Rick Sanchez over at Gamasutra has an interesting article up on why episodic games on the PC are a good thing. I agree with a lot he says, but he does try to make the argument at the end that it will open up the audience for PC gaming. And that the Wii is just a fad.
I'm not sure how making episodic makes it more open to broader market. The reason YouTube is filled with videos of dads and moms and grandmothers playing the Wii is because the learning curve is small. PC games, episodic or not, are just harder to figure out. Not for those us here or those reading Gamasutra, but for my mom? Yes, it is. Even loading, installing, saving, blah blah, is all just that bit more difficult. If you can't get them to even turn it on, how can you get them to play?
And making it episodic certainly doesn't change that. That is all about game play. Saying "Oh, but all of these people now have access to it because they own PC's and they are now accustomed to buying music from iTunes means they'll down load games"... I don't see the connection. Well, that is not true. I can imagine there will be more break out games on PCs, but along the lines of Bookworm Adventures. Small games that appeal to an audience that just want walk into the game section at Best Buy. Heck, is unlikely to even walk into a Best Buy.
The appeal of the Wii is easy of entry (stop snickering) and family. That is where they are going to draw all of these untapped players.
And as too longevity or the fact the fact that it is of 0.5 of next gen... "moms" don't care. The rest of the world doesn't care. They never have. Maybe the Wii will tun into a gateway console for some folks. Maybe they'll be introduced to gaming via the Wii and then their eyes will wander over to other systems and some will say "Wow! That Halo 3 of FF13 or Crysis sure looks neat..." But it won't be a lot. Because these are people who aren't going to rent Predator or some anime film.

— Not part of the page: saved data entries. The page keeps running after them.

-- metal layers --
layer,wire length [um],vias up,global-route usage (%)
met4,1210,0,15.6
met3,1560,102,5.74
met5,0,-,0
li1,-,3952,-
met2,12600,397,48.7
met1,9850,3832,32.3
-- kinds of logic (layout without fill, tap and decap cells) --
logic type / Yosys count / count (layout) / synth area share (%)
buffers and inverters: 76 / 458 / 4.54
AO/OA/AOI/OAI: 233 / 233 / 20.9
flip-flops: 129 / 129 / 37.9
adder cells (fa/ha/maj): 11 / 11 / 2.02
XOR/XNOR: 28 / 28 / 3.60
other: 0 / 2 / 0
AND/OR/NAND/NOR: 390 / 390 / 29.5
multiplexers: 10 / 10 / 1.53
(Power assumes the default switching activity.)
### src/rtl/fetchseq_pkg.sv
package fetchseq_pkg;
  typedef enum logic [2:0] {
    K_FETCH = 3'd0,
    K_MRD   = 3'd1,
    K_MWR   = 3'd2,
    K_IORD  = 3'd3,
    K_IOWR  = 3'd4
  } cycKind_e;

  typedef enum logic [1:0] {
    A_PC   = 2'd0,
    A_REQ  = 2'd1,
    A_RFSH = 2'd2
  } addrSel_e;

  typedef struct packed {
    logic     m1;
    logic     mreq;
    logic     rd;
    logic     wr;
    logic     iorq;
    logic     rfsh;
    logic     capture;
    logic     forceNop;
    logic     pcInc;
    logic     rInc;
    logic     dataOe;
    logic     done;
    addrSel_e addrSel;
  } strobes_t;
endpackage

### src/rtl/fetchseq_ctrl.sv
module fetchseq_ctrl
  import fetchseq_pkg::*;
#(
  parameter int FETCH_T = 4,
  parameter int MEM_T   = 3,
  parameter int IO_T    = 3,
  parameter int IO_TAIL = 3
) (
  input  logic       clk,
  input  logic       rstN,
  input  logic       start,
  input  logic [2:0] kind,
  input  logic       halt,
  output logic       busy,
  output strobes_t   st
);
  localparam int MAX_T = FETCH_T + MEM_T + IO_T + IO_TAIL;
  localparam int T_W   = $clog2(MAX_T + 1);
  localparam logic [T_W-1:0] T1 = T_W'(0);
  localparam logic [T_W-1:0] T2 = T_W'(1);
  localparam logic [T_W-1:0] T3 = T_W'(2);
  localparam logic [T_W-1:0] T4 = T_W'(3);

  cycKind_e       kindQ;
  logic           haltQ;
  logic [T_W-1:0] tIdx;
  logic           ph;
  logic [T_W-1:0] lastT;
  logic           lastTick;
  logic           isT1, isT2, isT3, isT4;

  always_comb begin
    case (kindQ)
      K_FETCH:        lastT = T_W'(FETCH_T - 1);
      K_IORD, K_IOWR: lastT = T_W'(IO_T + IO_TAIL - 1);
      default:        lastT = T_W'(MEM_T - 1);
    endcase
  end

  assign lastTick = busy && ph && (tIdx == lastT);

  always_ff @(posedge clk) begin
    if (!rstN) begin
      busy  <= 1'b0;
      kindQ <= K_FETCH;
      haltQ <= 1'b0;
      tIdx  <= T1;
      ph    <= 1'b0;
    end else if (!busy) begin
      if (start) begin
        busy  <= 1'b1;
        kindQ <= cycKind_e'(kind);
        haltQ <= halt;
        tIdx  <= T1;
        ph    <= 1'b0;
      end
    end else if (lastTick) begin
      busy <= 1'b0;
    end else begin
      ph <= ~ph;
      if (ph) tIdx <= tIdx + T_W'(1);
    end
  end

  assign isT1 = (tIdx == T1);
  assign isT2 = (tIdx == T2);
  assign isT3 = (tIdx == T3);
  assign isT4 = (tIdx == T4);

  always_comb begin
    st         = '0;
    st.addrSel = A_PC;
    if (busy) begin
      st.done = lastTick;
      case (kindQ)
        K_FETCH: begin
          st.m1       = isT1 | isT2;
          st.rd       = (isT1 & ph) | isT2;
          st.rfsh     = isT3 | isT4;
          st.mreq     = st.rd | (isT3 & ph) | (isT4 & ~ph);
          st.addrSel  = st.rfsh ? A_RFSH : A_PC;
          st.capture  = isT2 & ph;
          st.forceNop = haltQ;
          st.pcInc    = isT2 & ph & ~haltQ;
          st.rInc     = lastTick;
        end
        K_MRD, K_MWR: begin
          st.addrSel = A_REQ;
          st.mreq    = (isT1 & ph) | isT2 | (isT3 & ~ph);
          if (kindQ == K_MRD) begin
            st.rd      = st.mreq;
            st.capture = isT3 & ~ph;
          end else begin
            st.wr     = (isT2 & ph) | (isT3 & ~ph);
            st.dataOe = 1'b1;
          end
        end
        K_IORD, K_IOWR: begin
          st.addrSel = A_REQ;
          st.iorq    = isT2 | (isT3 & ~ph);
          if (kindQ == K_IORD) begin
            st.rd      = st.iorq;
            st.capture = isT3 & ~ph;
          end else begin
            st.wr     = st.iorq;
            st.dataOe = 1'b1;
          end
        end
        default: st.addrSel = A_REQ;
      endcase
    end
  end
endmodule

### src/rtl/fetchseq_dp.sv
module fetchseq_dp
  import fetchseq_pkg::*;
#(
  parameter int ADDR_W  = 16,
  parameter int DATA_W  = 8,
  parameter int R_CNT_W = 7
) (
  input  logic              clk,
  input  logic              rstN,
  input  strobes_t          st,
  input  logic [ADDR_W-1:0] pc,
  input  logic [ADDR_W-1:0] reqAddr,
  input  logic [DATA_W-1:0] rdData,
  input  logic              iWrEn,
  input  logic [DATA_W-1:0] iWrData,
  input  logic              rWrEn,
  input  logic [DATA_W-1:0] rWrData,
  output logic [ADDR_W-1:0] addrBus,
  output logic [DATA_W-1:0] opcode,
  output logic [DATA_W-1:0] readData,
  output logic [DATA_W-1:0] regI,
  output logic [DATA_W-1:0] regR
);
  localparam int REF_W = 2 * DATA_W;

  logic [REF_W-1:0] refAddr;
  assign refAddr = {regI, regR};

  always_comb begin
    case (st.addrSel)
      A_REQ:   addrBus = reqAddr;
      A_RFSH:  addrBus = ADDR_W'(refAddr);
      default: addrBus = pc;
    endcase
  end

  always_ff @(posedge clk) begin
    if (!rstN) begin
      regI <= '0;
      regR <= '0;
    end else begin
      if (iWrEn) regI <= iWrData;
      if (rWrEn) regR <= rWrData;
      else if (st.rInc)
        regR <= {regR[DATA_W-1:R_CNT_W], regR[R_CNT_W-1:0] + R_CNT_W'(1)};
    end
  end

  always_ff @(posedge clk) begin
    if (!rstN) begin
      opcode   <= '0;
      readData <= '0;
    end else if (st.capture) begin
      if (st.m1) opcode <= st.forceNop ? '0 : rdData;
      else       readData <= rdData;
    end
  end
endmodule

### src/rtl/fetchseq_top.sv
module fetchseq_top
  import fetchseq_pkg::*;
#(
  parameter int ADDR_W  = 16,
  parameter int DATA_W  = 8,
  parameter int R_CNT_W = 7,
  parameter int FETCH_T = 4,
  parameter int MEM_T   = 3,
  parameter int IO_T    = 3,
  parameter int IO_TAIL = 3
) (
  input  logic              clk,
  input  logic              rstN,
  input  logic              start,
  input  logic [2:0]        kind,
  input  logic              halt,
  input  logic [ADDR_W-1:0] pc,
  input  logic [ADDR_W-1:0] reqAddr,
  input  logic [DATA_W-1:0] wrData,
  input  logic [DATA_W-1:0] rdData,
  input  logic              iWrEn,
  input  logic [DATA_W-1:0] iWrData,
  input  logic              rWrEn,
  input  logic [DATA_W-1:0] rWrData,
  output logic [ADDR_W-1:0] addrBus,
  output logic [DATA_W-1:0] dataOut,
  output logic              dataOe,
  output logic              m1N,
  output logic              mreqN,
  output logic              rdN,
  output logic              wrN,
  output logic              iorqN,
  output logic              rfshN,
  output logic [DATA_W-1:0] opcode,
  output logic [DATA_W-1:0] readData,
  output logic              pcInc,
  output logic              busy,
  output logic              done,
  output logic [DATA_W-1:0] regIOut,
  output logic [DATA_W-1:0] regROut
);
  strobes_t st;

  fetchseq_ctrl #(
    .FETCH_T(FETCH_T), .MEM_T(MEM_T), .IO_T(IO_T), .IO_TAIL(IO_TAIL)
  ) u_ctrl (
    .clk(clk), .rstN(rstN), .start(start), .kind(kind), .halt(halt),
    .busy(busy), .st(st)
  );

  fetchseq_dp #(
    .ADDR_W(ADDR_W), .DATA_W(DATA_W), .R_CNT_W(R_CNT_W)
  ) u_dp (
    .clk(clk), .rstN(rstN), .st(st), .pc(pc), .reqAddr(reqAddr),
    .rdData(rdData), .iWrEn(iWrEn), .iWrData(iWrData), .rWrEn(rWrEn),
    .rWrData(rWrData), .addrBus(addrBus), .opcode(opcode),
    .readData(readData), .regI(regIOut), .regR(regROut)
  );

  assign m1N     = ~st.m1;
  assign mreqN   = ~st.mreq;
  assign rdN     = ~st.rd;
  assign wrN     = ~st.wr;
  assign iorqN   = ~st.iorq;
  assign rfshN   = ~st.rfsh;
  assign pcInc   = st.pcInc;
  assign done    = st.done;
  assign dataOe  = st.dataOe;
  assign dataOut = wrData;
endmodule

### config.mk
export PLATFORM = sky130hd
export DESIGN_NAME = fetchseq_top
export DESIGN_NICKNAME = d
export VERILOG_FILES = /design/src/rtl/fetchseq_pkg.sv /design/src/rtl/fetchseq_ctrl.sv /design/src/rtl/fetchseq_dp.sv /design/src/rtl/fetchseq_top.sv
export SDC_FILE = /design/constraint.sdc
export NUM_CORES = 1
export LEC_CHECK = 0
export ABC_AREA = 1
export CAP_MARGIN = 10
export CORE_ASPECT_RATIO = 0.7
export CORE_UTILIZATION = 30
export DETAILED_ROUTE_END_ITERATION = 10
export PLACE_DENSITY = 0.62
export SLEW_MARGIN = 10
export SYNTH_ARGS = -nofsm -noshare
export SYNTH_HDL_FRONTEND = slang
export SYNTH_SLANG_ARGS = --single-unit
export TNS_END_PERCENT = 5
### constraint.sdc
create_clock -name clk -period 4.24 [get_ports clk]
set_clock_uncertainty 0.2 [all_clocks]
set_input_delay 1.272 -clock clk [delete_from_list [all_inputs] [get_ports clk]]
set_output_delay 1.272 -clock clk [all_outputs]
set_load 0.005 [all_outputs]
==> impl_metrics.csv <==
group,metric,value,unit
run_status,run_status,"complete, no violations",
worst_setup_path,critPathMaxStageDelay,0.50,ns
final_layout,final_common_cell,"clkdlybuf4s50_1",
yosys,synth-edff-count,0,
sta,timing_hold_violations_final,0,
final_layout,postLayoutCellArea,3980,um2
global_route,grt_pass1_wl,12600,um
drt,detail_route.wirelength,7950,um
clocking,worstSkewPairLatency,0.28,ns
yosys,synth_seq_cells,42,
floorplanning,initial_utilization,31.9,%
run,number_of_max_cap_violations,0,
final_layout,filler_cell_count,837,
power,total_leakage_power,1.64,nW
drt,remaining_drc_errors,0,
sta,grt_setup_unrepaired,"false",
final_layout,post_layout_nonfiller_instances,586,
sta,max_clock_freq,244,MHz
worst_setup_path,worst_setup_path_start_kind,"flip-flop",
yosys,synth-warning-count,0,
worst_setup_path,timing.critical_path.cells,"inv_1 -> ha_1 -> o21ai_0 -> nor2_4 -> nor2_4 -> buf_12 -> nand2_1 -> nand2_1 -> clkdlybuf4s50_1",
clocking,post_cts_repair_resize_count,0,
worst_setup_path,setup.worst_path.end_class,"primary output",
place,gp_congestion,0.851,
yosys,synth_cells,372,
clocking,cts_max_path_buffers,2,
clocking,numClockSinks,42,
final_layout,footprint_of_the_flip_flops_and_latches,841,um2
clocking,ctsHoldBuffers,0,
floorplanning,floorplan.die.width,113,um
floorplanning,rows,27,
sta,setup_tns,0,ns
final_layout,antenna_cells,0,
worst_setup_path,worst_ep_required_time,2.77,ns
floorplanning,design.core.area,8110,um2
yosys,yosys.cell_types.count,39,
drt,drt_first_iter_violations,114,
drt,num_vias,2813,
final_layout,layout.nets,562,
yosys,avgSynthCellArea,6.95,um2
drt,drt-pass1-iter-count,4,
sta,final_max_slew_viol_count,0,
global_route,antenna_found_initial,0,
yosys,synth_area,2580,um2
clocking,h_tree_levels,2,
power,irDropWorstVdd,167,uV
worst_setup_path,timing.critical_path.fanout_max,18,
power,pwr_density_cell,283,nW/um2
floorplanning,chipHeight,79.7,um
min_path,hold_path_class,"reg2reg",
floorplanning,floorplan.die_area,9000,um2
worst_setup_path,critPathArrivalTime,2.62,ns
worst_setup_path,crit_slowest_cell,"clkdlybuf4s50_1",
place,dpl-instance-area,3800,um2
final_layout,area_occupied_by_multi_input_gates,1480,um2
yosys,share_of_flip_flops_with_an_asynchronous_set_or_reset,0,%
clocking,cts-buffers-inserted,5,
global_route,grt_start_max_net_pins,23,
yosys,synth.net_count,450,
clocking,clkSlewWorstSetupHoldPaths,0.07,ns
sta,worst_slew_margin_rel,51.7,%
place,detailed_place_hpwl,6190,um
final_layout,areaGrowthSynthToFinish,54.0,%
drt,drt-wirelength-per-cell,13.6,um
global_route,grt_overflow,0,
sta,finalSetupViolCount,0,
global_route,grt.total_usage,17.5,%
sta,hold_ws,0.268,ns
yosys,synth_seq_area_share,32.5,%
clocking,cts_tree,"built",
worst_setup_path,critPathKind,"reg2out",
clocking,cts.repair_timing.setup_buffer_count,2,
sta,timing.final.crit_share,96.6,%
sta,tightestPinTransition,0.723,ns
global_route,grt_pass1_vias,2580,
worst_setup_path,cp_num_buf_inv,3,
final_layout,mostFrequentLayoutCells,"122 x clkdlybuf4s50_1, 89 x nand2_1, 53 x nor2_1",
drt,routed_via_density,4.80,
floorplanning,ios,139,
yosys,postSynth.topFlopCell,"dfxtp_1",
sta,final_period_minus_worst_setup_slack,4.10,ns
final_layout,final_layout_size_suffix_gt1_share,7.22,%
place,placedCellCount,576,
place,io_buffers,122,
drt,final_antenna_net_count,0,
clocking,clk_root_buffer_cell,"clkbuf_16",
worst_setup_path,timing.critical_path.max_delay_family,"buffers and inverters",
[tightest hold or removal path, cell delays in order (launching register included)]
cell and delay, ns:
dfxtp_1 0.31, nand2_1 0.06, a21oi_1 0.05
[area by class of cell]
type                            count  share of cell area [%]
Sequential cell                    42                    21.1
Clock buffer                        5                    3.14
Clock inverter                      3                   0.629
Inverter                           32                    3.02
Multi-Input combinational cell    277                    37.2
Timing Repair Buffer              126                    31.7
Tap cell                          101                    3.17
[power by group]
part	total, mW	switching [mW]	internal, mW
clock network	0.382	0.161	0.221
registers	0.437	0.0231	0.414
logic	0.307	0.145	0.162
total	1.13	0.329	0.797
[state kept, by name, summed over array words and instances, names as in the netlist]
signal	count
u_dp.regI	8
u_ctrl.ph	1
u_dp.opcode	8
u_ctrl.tIdx	4
u_ctrl.kindQ	3
u_ctrl.haltQ	1
u_dp.readData	8
u_ctrl.busy	1
u_dp.regR	8
[stage by stage]
step           worst slack [ns]  total power, mW  utilization (%)
2_1_floorplan              1.26            0.594                -
3_3_place_gp              0.319            0.744             46.9
3_5_place_dp              0.284            0.746             46.9
4_1_cts                   0.144             1.14             49.1
5_1_grt                  0.0169             1.19             49.1
6_report                  0.145             1.13             49.1
[metal layers]
| metal | wire, um | part of all wire, % | track usage [%] | up-vias |
|---|---|---|---|---|
| met3 | 451 | 5.7 | 4.33 | 4 |
| met4 | 51 | 0.64 | 2.76 | 0 |
| met2 | 3350 | 42 | 26.4 | 83 |
| li1 | - | - | - | 1465 |
| met5 | 0 | 0 | 0 | - |
| met1 | 4090 | 52 | 25.3 | 1261 |
[path summary, 6_finish.rpt]
kind,startpoint,to,slack (ns),depth (start not counted)
worst max-delay path,u_ctrl.tIdx[0]$_SDFFE_PN0P_,addrBus[3],0.14,9
worst max register to register,u_ctrl.tIdx[0]$_SDFFE_PN0P_,u_dp.readData[6]$_SDFFE_PN0P_,2.06,11
worst min-delay path,u_dp.readData[3]$_SDFFE_PN0P_,u_dp.readData[3]$_SDFFE_PN0P_,0.27,2
worst min register to register,u_dp.readData[3]$_SDFFE_PN0P_,u_dp.readData[3]$_SDFFE_PN0P_,0.27,2
[Yosys cell counts, types with 2 or more instances]
| cell type | n | area [um2] |
|---|---|---|
| nand2_1 | 89 | 334 |
| nor2_1 | 53 | 199 |
| dfxtp_1 | 42 | 841 |
| o21ai_0 | 31 | 155 |
| inv_1 | 29 | 109 |
| a21oi_1 | 20 | 100 |
| a22oi_1 | 16 | 120 |
| nand3_1 | 16 | 80.1 |
| nand4_1 | 12 | 75.1 |
| buf_4 | 10 | 75.1 |
| a211oi_1 | 6 | 45.0 |
| clkbuf_1 | 6 | 22.5 |
| ha_1 | 5 | 62.6 |
| nor2_4 | 5 | 56.3 |
| inv_2 | 3 | 11.3 |
| a211oi_2 | 2 | 25.0 |
| buf_6 | 2 | 22.5 |
| nand2_4 | 2 | 22.5 |
| nand3_2 | 2 | 20.0 |
| nor3_1 | 2 | 10.0 |
[logic make-up after synthesis]
logic type | after synthesis | synth area share, %
AND/OR/NAND/NOR | 188 | 34.1
AO/OA/AOI/OAI | 83 | 20.4
buffers and inverters | 53 | 10.2
flip-flops | 42 | 32.5
adder cells (fa/ha/maj) | 5 | 2.42
XOR/XNOR | 1 | 0.339
Power figures use the tool's default switching activity.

Longevity: There are two systems that the Wii should be compared with as to this. The first is the Gameboy. It lasted because of Tetris and games of that sort. And it lasted forever. Sure it was upgraded along the way, but not hugely until the DS. And many other more advanced portables failed in that time. Because most people (by most people I again mean out of the WORLD, not out of "gamers") don't give a rats ass about tons of features or the best graphics. They want something they understand and can pick up and just play.
The other system: a deck of cards. Or Monopoly. Or any boardgame. Those haven't gone away. People still plat them and with the resolution on then are great, their frame rates are very very slow.
(Sidenote: Sanchez is the vice president of content at GameTap so this may explain his blind spot.)